## The problem:
Where does the string "make" occur in the entries below? Copy every line where it does.
++++ Data records ++++
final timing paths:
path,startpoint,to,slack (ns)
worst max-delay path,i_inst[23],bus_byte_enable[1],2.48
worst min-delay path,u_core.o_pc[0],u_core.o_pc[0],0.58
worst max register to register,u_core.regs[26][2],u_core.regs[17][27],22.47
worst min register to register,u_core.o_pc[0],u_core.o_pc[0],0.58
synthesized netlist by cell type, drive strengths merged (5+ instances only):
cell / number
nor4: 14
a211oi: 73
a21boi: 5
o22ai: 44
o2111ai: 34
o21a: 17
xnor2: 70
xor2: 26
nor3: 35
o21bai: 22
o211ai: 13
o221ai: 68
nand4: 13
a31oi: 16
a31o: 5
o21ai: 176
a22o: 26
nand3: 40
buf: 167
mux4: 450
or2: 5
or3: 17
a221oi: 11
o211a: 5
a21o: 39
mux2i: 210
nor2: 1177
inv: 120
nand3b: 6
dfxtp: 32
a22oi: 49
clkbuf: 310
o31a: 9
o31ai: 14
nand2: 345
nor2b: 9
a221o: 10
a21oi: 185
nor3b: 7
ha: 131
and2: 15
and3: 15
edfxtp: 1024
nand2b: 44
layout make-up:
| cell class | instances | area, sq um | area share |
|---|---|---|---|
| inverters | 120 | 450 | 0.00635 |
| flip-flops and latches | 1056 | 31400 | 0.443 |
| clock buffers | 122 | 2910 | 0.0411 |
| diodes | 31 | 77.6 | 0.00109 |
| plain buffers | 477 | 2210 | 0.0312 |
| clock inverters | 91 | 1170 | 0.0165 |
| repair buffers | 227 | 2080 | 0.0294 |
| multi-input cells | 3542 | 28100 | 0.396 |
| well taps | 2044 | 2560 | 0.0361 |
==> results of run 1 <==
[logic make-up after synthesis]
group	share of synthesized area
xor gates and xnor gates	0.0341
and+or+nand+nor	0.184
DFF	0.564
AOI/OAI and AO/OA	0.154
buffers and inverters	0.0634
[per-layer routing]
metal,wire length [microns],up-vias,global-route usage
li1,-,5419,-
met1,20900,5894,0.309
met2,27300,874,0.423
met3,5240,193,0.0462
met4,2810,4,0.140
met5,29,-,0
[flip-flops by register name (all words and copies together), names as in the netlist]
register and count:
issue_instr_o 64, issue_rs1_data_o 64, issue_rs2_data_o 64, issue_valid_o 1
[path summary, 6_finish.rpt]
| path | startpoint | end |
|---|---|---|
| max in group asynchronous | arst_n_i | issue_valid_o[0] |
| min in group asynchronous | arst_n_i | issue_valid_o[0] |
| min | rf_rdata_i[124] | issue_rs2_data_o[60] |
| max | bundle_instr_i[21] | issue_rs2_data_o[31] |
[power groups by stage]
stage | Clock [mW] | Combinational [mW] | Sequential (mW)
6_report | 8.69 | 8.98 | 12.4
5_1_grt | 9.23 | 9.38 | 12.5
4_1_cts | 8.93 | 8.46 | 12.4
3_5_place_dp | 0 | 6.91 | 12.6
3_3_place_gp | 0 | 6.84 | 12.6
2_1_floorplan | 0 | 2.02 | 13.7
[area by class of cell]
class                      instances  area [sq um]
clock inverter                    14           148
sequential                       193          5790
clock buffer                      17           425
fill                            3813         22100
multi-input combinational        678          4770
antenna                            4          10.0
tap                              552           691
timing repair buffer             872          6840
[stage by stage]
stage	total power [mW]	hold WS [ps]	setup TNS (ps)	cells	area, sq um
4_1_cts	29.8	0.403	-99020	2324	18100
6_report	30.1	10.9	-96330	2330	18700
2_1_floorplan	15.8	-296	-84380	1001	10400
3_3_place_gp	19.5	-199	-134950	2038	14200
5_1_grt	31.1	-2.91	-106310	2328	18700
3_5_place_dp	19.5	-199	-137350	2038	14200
`src/b_pkg.sv`:
```
////////////////////////////////////////////////////////////////////////////
// Bit-manipulation issue block, shared definitions
// Widths, major opcodes, extension configuration and lane operators
// used by the decoder, the lanes, the splitter and the writeback
////////////////////////////////////////////////////////////////////////////

package b_pkg;

  ////////////////////////////////////////////////////////////////////////////
  // Widths and sizes
  ////////////////////////////////////////////////////////////////////////////

  // Data path width
  localparam int XLEN       = 32;
  // Instruction words per fetch bundle
  localparam int NUM_SLOTS  = 2;
  // Register address width and register count
  localparam int REG_ADDR_W = 5;
  localparam int NUM_REGS   = 32;

  ////////////////////////////////////////////////////////////////////////////
  // Encodings
  ////////////////////////////////////////////////////////////////////////////

  // Major opcodes, only the two used by Zba/Zbb/Zbs
  typedef enum logic [6:0] {
    OPCODE_OP     = 7'h33,
    OPCODE_OP_IMM = 7'h13
  } opcode_e;

  // Extension configuration
  // Zbc is not built, so the last entry decodes like the second
  typedef enum logic [1:0] {
    B_NONE,
    B_ZBA_ZBB_ZBS,
    B_ZBA_ZBB_ZBC_ZBS
  } b_ext_e;

  localparam b_ext_e B_EXT_DEFAULT = B_ZBA_ZBB_ZBS;

  // Lane operations
  typedef enum logic [3:0] {
    ALU_B_SH1ADD,
    ALU_B_SH2ADD,
    ALU_B_SH3ADD,
    ALU_B_ANDN,
    ALU_B_ORN,
    ALU_B_XNOR,
    ALU_B_MIN,
    ALU_B_MAX,
    ALU_B_MINU,
    ALU_B_MAXU,
    ALU_B_BSET,
    ALU_B_BCLR,
    ALU_B_BINV,
    ALU_B_BEXT
  } alu_op_e;

endpackage

```
`src/b_decoder.sv`:
```
////////////////////////////////////////////////////////////////////////////
// B-extension decoder
// Maps one instruction word to a lane operator, the destination register,
// the immediate select and the illegal flag
////////////////////////////////////////////////////////////////////////////

`timescale 1ns/1ns

module b_decoder #(
  parameter b_pkg::b_ext_e B_EXT = b_pkg::B_EXT_DEFAULT
) (
  input  logic [b_pkg::XLEN-1:0]       instr_rdata_i,
  output b_pkg::alu_op_e               alu_operator_o,
  output logic                         imm_sel_o,
  output logic [b_pkg::REG_ADDR_W-1:0] rd_o,
  output logic                         rf_we_o,
  output logic                         illegal_insn_o
);

  import b_pkg::*;

  // Sub-extension enables, B_NONE leaves all three off
  localparam bit RV32B_ZBA = (B_EXT == B_ZBA_ZBB_ZBS) || (B_EXT == B_ZBA_ZBB_ZBC_ZBS);
  localparam bit RV32B_ZBB = (B_EXT == B_ZBA_ZBB_ZBS) || (B_EXT == B_ZBA_ZBB_ZBC_ZBS);
  localparam bit RV32B_ZBS = (B_EXT == B_ZBA_ZBB_ZBS) || (B_EXT == B_ZBA_ZBB_ZBC_ZBS);

  opcode_e    opcode;
  logic [9:0] funct;
  // High when a supported and enabled encoding was found
  logic       match;

  assign opcode = opcode_e'(instr_rdata_i[6:0]);
  // funct7 on top, funct3 below
  assign funct  = {instr_rdata_i[31:25], instr_rdata_i[14:12]};
  assign rd_o   = instr_rdata_i[11:7];

  always_comb begin
    // Illegal with writes off until a match says otherwise
    alu_operator_o = ALU_B_SH1ADD;
    imm_sel_o      = 1'b0;
    match          = 1'b0;

    case (opcode)
      OPCODE_OP: begin
        case (funct)
          // Zba shift-and-add
          {7'b001_0000, 3'b010}: begin match = RV32B_ZBA; alu_operator_o = ALU_B_SH1ADD; end
          {7'b001_0000, 3'b100}: begin match = RV32B_ZBA; alu_operator_o = ALU_B_SH2ADD; end
          {7'b001_0000, 3'b110}: begin match = RV32B_ZBA; alu_operator_o = ALU_B_SH3ADD; end
          // Zbb logic with negate
          {7'b010_0000, 3'b111}: begin match = RV32B_ZBB; alu_operator_o = ALU_B_ANDN; end
          {7'b010_0000, 3'b110}: begin match = RV32B_ZBB; alu_operator_o = ALU_B_ORN; end
          {7'b010_0000, 3'b100}: begin match = RV32B_ZBB; alu_operator_o = ALU_B_XNOR; end
          // Zbb min/max, signed and unsigned
          {7'b000_0101, 3'b100}: begin match = RV32B_ZBB; alu_operator_o = ALU_B_MIN; end
          {7'b000_0101, 3'b110}: begin match = RV32B_ZBB; alu_operator_o = ALU_B_MAX; end
          {7'b000_0101, 3'b101}: begin match = RV32B_ZBB; alu_operator_o = ALU_B_MINU; end
          {7'b000_0101, 3'b111}: begin match = RV32B_ZBB; alu_operator_o = ALU_B_MAXU; end
          // Zbs register forms
          {7'b001_0100, 3'b001}: begin match = RV32B_ZBS; alu_operator_o = ALU_B_BSET; end
          {7'b010_0100, 3'b001}: begin match = RV32B_ZBS; alu_operator_o = ALU_B_BCLR; end
          {7'b011_0100, 3'b001}: begin match = RV32B_ZBS; alu_operator_o = ALU_B_BINV; end
          {7'b010_0100, 3'b101}: begin match = RV32B_ZBS; alu_operator_o = ALU_B_BEXT; end
          // Base ISA and anything unknown
          default: match = 1'b0;
        endcase
      end

      OPCODE_OP_IMM: begin
        // Zbs immediate forms, shamt sits in the rs2 field
        imm_sel_o = 1'b1;
        case (funct)
          {7'b001_0100, 3'b001}: begin match = RV32B_ZBS; alu_operator_o = ALU_B_BSET; end
          {7'b010_0100, 3'b001}: begin match = RV32B_ZBS; alu_operator_o = ALU_B_BCLR; end
          {7'b011_0100, 3'b001}: begin match = RV32B_ZBS; alu_operator_o = ALU_B_BINV; end
          {7'b010_0100, 3'b101}: begin match = RV32B_ZBS; alu_operator_o = ALU_B_BEXT; end
          default: match = 1'b0;
        endcase
      end

      // Unknown major opcode
      default: match = 1'b0;
    endcase
  end

  assign illegal_insn_o = ~match;
  assign rf_we_o        = match;

endmodule

```
`src/b_lane.sv`:
```
////////////////////////////////////////////////////////////////////////////
// Issue lane
// Decodes one slot and computes its Zba/Zbb/Zbs result in the same cycle
////////////////////////////////////////////////////////////////////////////

`timescale 1ns/1ns

module b_lane (
  input  logic                         issue_valid_i,
  input  logic [b_pkg::XLEN-1:0]       issue_instr_i,
  input  logic [b_pkg::XLEN-1:0]       rs1_data_i,
  input  logic [b_pkg::XLEN-1:0]       rs2_data_i,
  output logic                         lane_valid_o,
  output logic                         lane_we_o,
  output logic                         lane_illegal_o,
  output logic [b_pkg::REG_ADDR_W-1:0] lane_rd_o,
  output logic [b_pkg::XLEN-1:0]       lane_result_o
);

  import b_pkg::*;

  alu_op_e         alu_op;
  logic            imm_sel;
  logic            rf_we;
  logic            illegal;
  logic [XLEN-1:0] op_a;
  logic [XLEN-1:0] op_b;
  logic [4:0]      shamt;
  // One-hot single-bit mask for the Zbs ops
  logic [XLEN-1:0] bit_mask;
  logic            lt_signed;
  logic            lt_unsigned;

  b_decoder u_decoder (
    .instr_rdata_i  (issue_instr_i),
    .alu_operator_o (alu_op),
    .imm_sel_o      (imm_sel),
    .rd_o           (lane_rd_o),
    .rf_we_o        (rf_we),
    .illegal_insn_o (illegal)
  );

  ////////////////////////////////////////////////////////////////////////////
  // Operands
  ////////////////////////////////////////////////////////////////////////////

  assign op_a = rs1_data_i;
  // Immediate forms take shamt from instr[24:20]
  assign op_b = imm_sel ? {{(XLEN-5){1'b0}}, issue_instr_i[24:20]} : rs2_data_i;

  // Only the low 5 bits select a bit position
  assign shamt    = op_b[4:0];
  assign bit_mask = {{(XLEN-1){1'b0}}, 1'b1} << shamt;

  assign lt_signed   = $signed(op_a) < $signed(op_b);
  assign lt_unsigned = op_a < op_b;

  ////////////////////////////////////////////////////////////////////////////
  // Result
  ////////////////////////////////////////////////////////////////////////////

  always_comb begin
    case (alu_op)
      // rs2 + (rs1 << n)
      ALU_B_SH1ADD: lane_result_o = op_b + (op_a << 1);
      ALU_B_SH2ADD: lane_result_o = op_b + (op_a << 2);
      ALU_B_SH3ADD: lane_result_o = op_b + (op_a << 3);
      ALU_B_ANDN:   lane_result_o = op_a & ~op_b;
      ALU_B_ORN:    lane_result_o = op_a | ~op_b;
      ALU_B_XNOR:   lane_result_o = ~(op_a ^ op_b);
      ALU_B_MIN:    lane_result_o = lt_signed   ? op_a : op_b;
      ALU_B_MAX:    lane_result_o = lt_signed   ? op_b : op_a;
      ALU_B_MINU:   lane_result_o = lt_unsigned ? op_a : op_b;
      ALU_B_MAXU:   lane_result_o = lt_unsigned ? op_b : op_a;
      ALU_B_BSET:   lane_result_o = op_a | bit_mask;
      ALU_B_BCLR:   lane_result_o = op_a & ~bit_mask;
      ALU_B_BINV:   lane_result_o = op_a ^ bit_mask;
      // Single extracted bit in bit 0
      ALU_B_BEXT:   lane_result_o = {{(XLEN-1){1'b0}}, op_a[shamt]};
      default:      lane_result_o = '0;
    endcase
  end

  // Status only counts while the slot is really issued
  assign lane_valid_o   = issue_valid_i & ~illegal;
  assign lane_we_o      = issue_valid_i & rf_we;
  assign lane_illegal_o = issue_valid_i & illegal;

endmodule

```
`config.mk`:
```
export PLATFORM = sky130hd
export DESIGN_NAME = b_lane
export DESIGN_NICKNAME = d
export VERILOG_FILES = /design/src/b_pkg.sv /design/src/b_decoder.sv /design/src/b_lane.sv
export SDC_FILE = /design/constraint.sdc
export NUM_CORES = 1
export LEC_CHECK = 0
export BUFFER_PORTS_ARGS = -buffer_cell sky130_fd_sc_hd__buf_2
export CORE_ASPECT_RATIO = 0.5
export CORE_MARGIN = 3
export CORE_UTILIZATION = 45
export DETAILED_ROUTE_END_ITERATION = 10
export PLACE_DENSITY_LB_ADDON = 0.25
export SLEW_MARGIN = 20
export SYNTH_ARGS = -nofsm -noshare
export SYNTH_HDL_FRONTEND = slang
export SYNTH_SLANG_ARGS = --single-unit
```
`constraint.sdc`:
```
create_clock -name vclk -period 8.4
set_clock_uncertainty 0.05 [all_clocks]
set_input_delay 0.84 -clock vclk [all_inputs]
set_output_delay 0.84 -clock vclk [all_outputs]
set_load 0.02 [all_outputs]
```
* After elaboration in Yosys (flattened, before gate mapping) *
Cells that the tools add are included.

cells by class
  add/sub/neg operators = 3
  $lt $le $gt $ge = 3
  equality and inequality tests = 29
  shifts and indexed selects = 1
  multiplexer cells = 15
  bitwise logic cells = 12
  reduce and logical (&&, ||, !) cells = 3

operators with widths
  cell                                                   number
  one-hot mux 32 bit (14 select lines)                   1
  2-to-1 mux 32 bit                                      5
  adder 32 bit                                           3
  NOT 32 bit                                             3
  AND 32 bit                                             2
  < comparator 32 bit                                    2
  bitwise OR 32 bit                                      2
  XOR 32 bit                                             2
  equality test 10 x 9 -> 1 bit (second input constant)  6
  one-hot mux 4 bit (13 select lines)                    1
  equality test 10 x 6 -> 1 bit (second input constant)  4
  equality test 10 x 8 -> 1 bit (second input constant)  4
  left shift 1 x 5 -> 32 bit (first input constant)      1
  equality test 4 bit (second input constant)            6
  equality test 4 x 3 -> 1 bit (second input constant)   4
  one-hot mux 4 bit (4 select lines)                     1
  OR reduction 14 bit                                    1
  equality test 4 x 2 -> 1 bit (second input constant)   2
  one-hot mux 4 bit (2 select lines)                     1
  equality test 7 x 5 -> 1 bit (second input constant)   1
  equality test 7 x 6 -> 1 bit (second input constant)   1
  < comparator 5 x 6 -> 1 bit (second input constant)    1
  binary-select mux 1 bit (select 5 bit)                 1
  equality test 4 x 1 -> 1 bit (second input constant)   1
  6 further kinds                                        10

word-level totals
  register bits after elaboration = 0
  input port bits = 97
  output and inout port bits = 40
  logic and storage cells = 66

* Logic depth before layout (Yosys ltp) *
Gate-level depths: netlist of run 1.

  depth after elaboration = 7
  mapped depth = 21

* Modules after synthesis *
Synthesis of run 1 repeated with hierarchy kept, for this count alone.

second synthesis, totals
  cell total of the unflattened synthesis = 1476
  area total of the unflattened synthesis = 9620.5 µm²

by module, submodules not included
  module     times used  cells an instance  area an instance (µm²)
  b_lane     1           1417               9218.8
  b_decoder  1           59                 401.6

* Worst setup path after synthesis of run 1 *
OpenSTA, ideal clock, no wires.

  path type = input -> output
  start point = input issue_instr_i[4] in the netlist's numbering
  end point = output lane_result_o[24] in the netlist's numbering
  arrival = 5608 ps
  data required time = 7510 ps
  path slack = 1902 ps
  stages = 19
  buffers on the path = 5
  path through = and4b_1 -> buf_2 -> nand2_2 -> clkbuf_1 -> buf_1 -> clkbuf_1 -> buf_1 -> nand2_1 -> ha_1 -> a21o_1 -> a21o_1 -> a221oi_1 -> o311a_1 -> a211oi_2 -> or4_4 -> a31oi_4 -> a31oi_1 -> a2111oi_2 -> o211ai_1

on the way
  cells in the longest elaborated chain, start to end = 7
  elaborated cells on any way between the ends = 39

RTL lines
  element                                                                      line          RTL
  from (decl)                                                                  b_lane.sv:10  input logic [b_pkg::XLEN-1:0] issue_instr_i,
  parallel branches: the longest is 6 deep, another holds < comparator 32 bit  -
  one-hot mux 32 bit (14 select lines) *                                       b_lane.sv:63  case (alu_op)
  to (decl)                                                                    b_lane.sv:17  output logic [b_pkg::XLEN-1:0] lane_result_o

Every way passes the cells marked *.

* Final worst setup path of run 1 *
  start point = input issue_instr_i[5] in the netlist's numbering
  end point = output lane_result_o[28] in the netlist's numbering

The elaborated chain is that of the path after synthesis.

==> results of run 1 <==
==> worst max-delay path by stage <==
stage | end | start | slack (ns)
after floorplan | lane_result_o[24] | issue_instr_i[4] | 1.90
after global placement | lane_result_o[31] | issue_instr_i[5] | 1.43
after detailed placement | lane_result_o[28] | issue_instr_i[5] | 1.32
after CTS | lane_result_o[28] | issue_instr_i[5] | 1.30
after global routing | lane_result_o[28] | issue_instr_i[5] | 0.75
final | lane_result_o[28] | issue_instr_i[5] | 1.0
==> kinds of logic (layout without fill, tap and decap cells) <==
| family | after synthesis | after routing | share of synthesized area, % |
|---|---|---|---|
| fa+ha+maj | 123 | 123 | 16.0 |
| other cells | 0 | 1 | 0 |
| mux | 17 | 17 | 1.84 |
| xor+xnor | 78 | 78 | 6.98 |
| simple gates | 561 | 561 | 28.5 |
| buf+inv | 118 | 218 | 4.96 |
| compound gates | 604 | 604 | 41.7 |
==> final cells by class <==
| class | count | area share (%) |
|---|---|---|
| repair buffers | 153 | 7.82 |
| diodes | 1 | 0.0232 |
| inverters | 65 | 2.29 |
| multi-input cells | 1383 | 86.5 |
| well taps | 292 | 3.39 |
==> metal layers <==
| metal | global-route usage [%] | routed length [um] | vias up |
|---|---|---|---|
| met3 | 12.0 | 8130 | 146 |
| met5 | 0 | 0 | - |
| li1 | - | - | 6031 |
| met2 | 59.7 | 19800 | 1047 |
| met1 | 59.6 | 22000 | 6318 |
| met4 | 10.4 | 1600 | 0 |
==> stage by stage <==
step	hold slack (ns)	cells	setup WS, ns	instance area (um2)	util [%]
final	1.63	1894	0.999	10800	51.5
after global routing	1.63	1893	0.745	10800	51.5
after CTS	1.63	1893	1.30	10800	51.5
after detailed placement	1.63	1893	1.32	10800	51.5
after global placement	1.63	1893	1.43	10800	51.5
after floorplan	1.74	1501	1.90	9790	-
==> cell usage in the layout, fill, tap and decap left out, types with 11 or more instances in the layout <==
cell type	n
o2111ai_1	12
o21a_1	13
buf_4	31
o22ai_1	25
nor3_1	38
a211oi_1	24
buf_2	122
xor2_1	40
and3_1	15
a21oi_1	149
or3_1	11
nand3_1	52
inv_1	63
ha_1	120
o21ai_1	16
mux2i_1	12
o211ai_1	32
a21o_1	52
nor4_1	14
a31oi_1	31
nand2_1	173
nand2b_1	17
o21bai_1	16
a221oi_1	18
and2_1	13
nor2_1	126
xnor2_1	38
nand4_1	24
nor2b_1	17
o21ai_0	99
==> impl_results.md, run 1 <==
- Number of nets in the layout: approximately 1800
- Sequence of cells on the critical path: buf_2 -> or3_1 -> nor2_1 -> nor2_1 -> a21oi_1 -> buf_4 -> inv_1 -> ha_1 -> a211o_1 -> a2111oi_0 -> buf_4 -> o211ai_1 -> a41oi_1 -> o21ai_1 -> a221oi_1 -> o21ai_1 -> xor2_1 -> a221oi_1 -> nand2_1 -> buf_2
- Data required time at the worst endpoint: roughly 7.5 ns
- Starting utilization of the core area: roughly 47%
- Worst slew margin relative to its limit: 25.9%
- Proportion of netlist area held by the largest area contributor: 15.3%
- Number of max-cap violations: 0
- Worst hold-check path type: in -> out
- Leftover overflow at the end of global routing: 0
- Sequential element share of the synthesized area: 0%
- Via density per instance: approximately 7.1
- Most frequent cell after synthesis: nand2_1
- DRT antenna net count: 0
- Count of buffers added by post-CTS timing repair for setup: 0
- Number of rows in the core area: 37
- Wire length of the first global-routing pass: roughly 75000 um
- Sort of element at the end of the critical path: output pin
- Aggregate routed wire length: between 50000 and 60000 um
- Number of antenna violations at the first check in global routing: 0
- Slowest cell on crit path: a221oi_1
- Dominant cell type by area after synthesis: ha_1
- Origin of the worst min-delay path: issue_instr_i[7]
- HPWL reported at the end of detailed placement: 41000 um
- Sum of buffers and inverters on the critical path: 5
- Final period util: between 80% and 90%
- Die Y: about 110 um
- Run status: complete, no violations
- Tot GR Track Use: between 40% and 50%
- Number of vias after detailed routing: around 14000
- # port buffers: around 120
- Clock buffer count: 0
- Mean cell area of the mapped netlist: ~6.5 um2
- Achievable clock frequency: around 140 MHz
- Footprint of the multi-input gates: just over 0.009 mm2
- Mean routed wirelength per cell: 27.2 um
- Post-Synthesis Cell Area: 0.00979 mm2
- Vias in the first global route: between 10000 and 15000
- Horizontal die dimension: approximately 210 um
- Crit path max-delay family: compound AO/OA/AOI/OAI gates
- Worst path arrival time: 6.51 ns
- Setup total negative slack: 0 ns
- Footprint of the flip-flops and latches: 0 um2
- # setup viols final: 0
- Worst-path maximum fanout: 7
- Count of cell instances traversed by the critical path: 20
- Placeable Area: 0.0209 mm2
- Gate Count Post-Synth: about 1500
- Min-Delay Endpoint: lane_rd_o[0]
- Pin count of the biggest net entering global routing: 45
- Boundary Pins: 137
- Critical path startpoint category: primary input
- Stage delay of the slowest cell on the critical path: 0.80 ns
- Min cycle time layout: roughly 7.4 ns
- Fraction of final layout cells sized beyond drive strength 1: between 10% and 20%
- Area added between synthesis and finish: 10.2%
- Full die area: about 0.024 mm2
- Min-Delay Path Depth: 0
- Initial detailed-routing violation count: 2260
- Worst Path Class, Setup: in -> out
- Top post-synthesis cells by area: ha_1 (15%), a21oi_1 (7.6%), nand2_1 (6.6%)
- Layout sequential cell count: 0
- Final count of pins violating max slew: 0
- Post-cts repair resize count: 0
- Most numerous cell types in the synthesized netlist: nand2_1 (173), a21oi_1 (149), nor2_1 (126)
- Number of detailed-route iterations in the first pass: 6
- Total nets after synthesis: around 1700
- Final Hold Fails: 0
- RSZ-0062 raised after global routing: no
- Synth Warn #: 0
- Actual transition at the worst max-transition pin: between 1 and 1.5 ns
- Remaining routing DRC violations: 0
- Last weighted congestion value of the routability-driven placer: around 1.1
- Layout fillers: 2162
- Number of buffers inserted for hold repair after clock tree synthesis: 0
- Number of distinct standard cells referenced by the synthesized netlist: 95
==> run 2: changes to the inputs <==
--- a/config.mk
+++ b/config.mk
@@ -11,6 +11,7 @@
 export CORE_UTILIZATION = 45
 export DETAILED_ROUTE_END_ITERATION = 10
 export PLACE_DENSITY_LB_ADDON = 0.25
+export RECOVER_POWER = 50
 export SLEW_MARGIN = 20
 export SYNTH_ARGS = -nofsm -noshare
 export SYNTH_HDL_FRONTEND = slang
==> run 2 against run 1 <==
- count of clock-buffer cells in the layout unchanged
- worst hold slack did not move
- critical path depth is 4 lower
- final cell count about the same
- cell area down 0.35%
- routed wire length up 0.34%
- first-iteration DRC count is 2.2% lower
- worst setup slack lost 0.45 ns
- via count increased by 0.38%
- core utilization down 0.18 points
- die area is the same
- global-route usage unchanged
- critical endpoint is now lane_result_o[19]
- largest cell class unchanged
- highest routed layer unchanged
++++
## Answer box:
layout make-up:
[logic make-up after synthesis]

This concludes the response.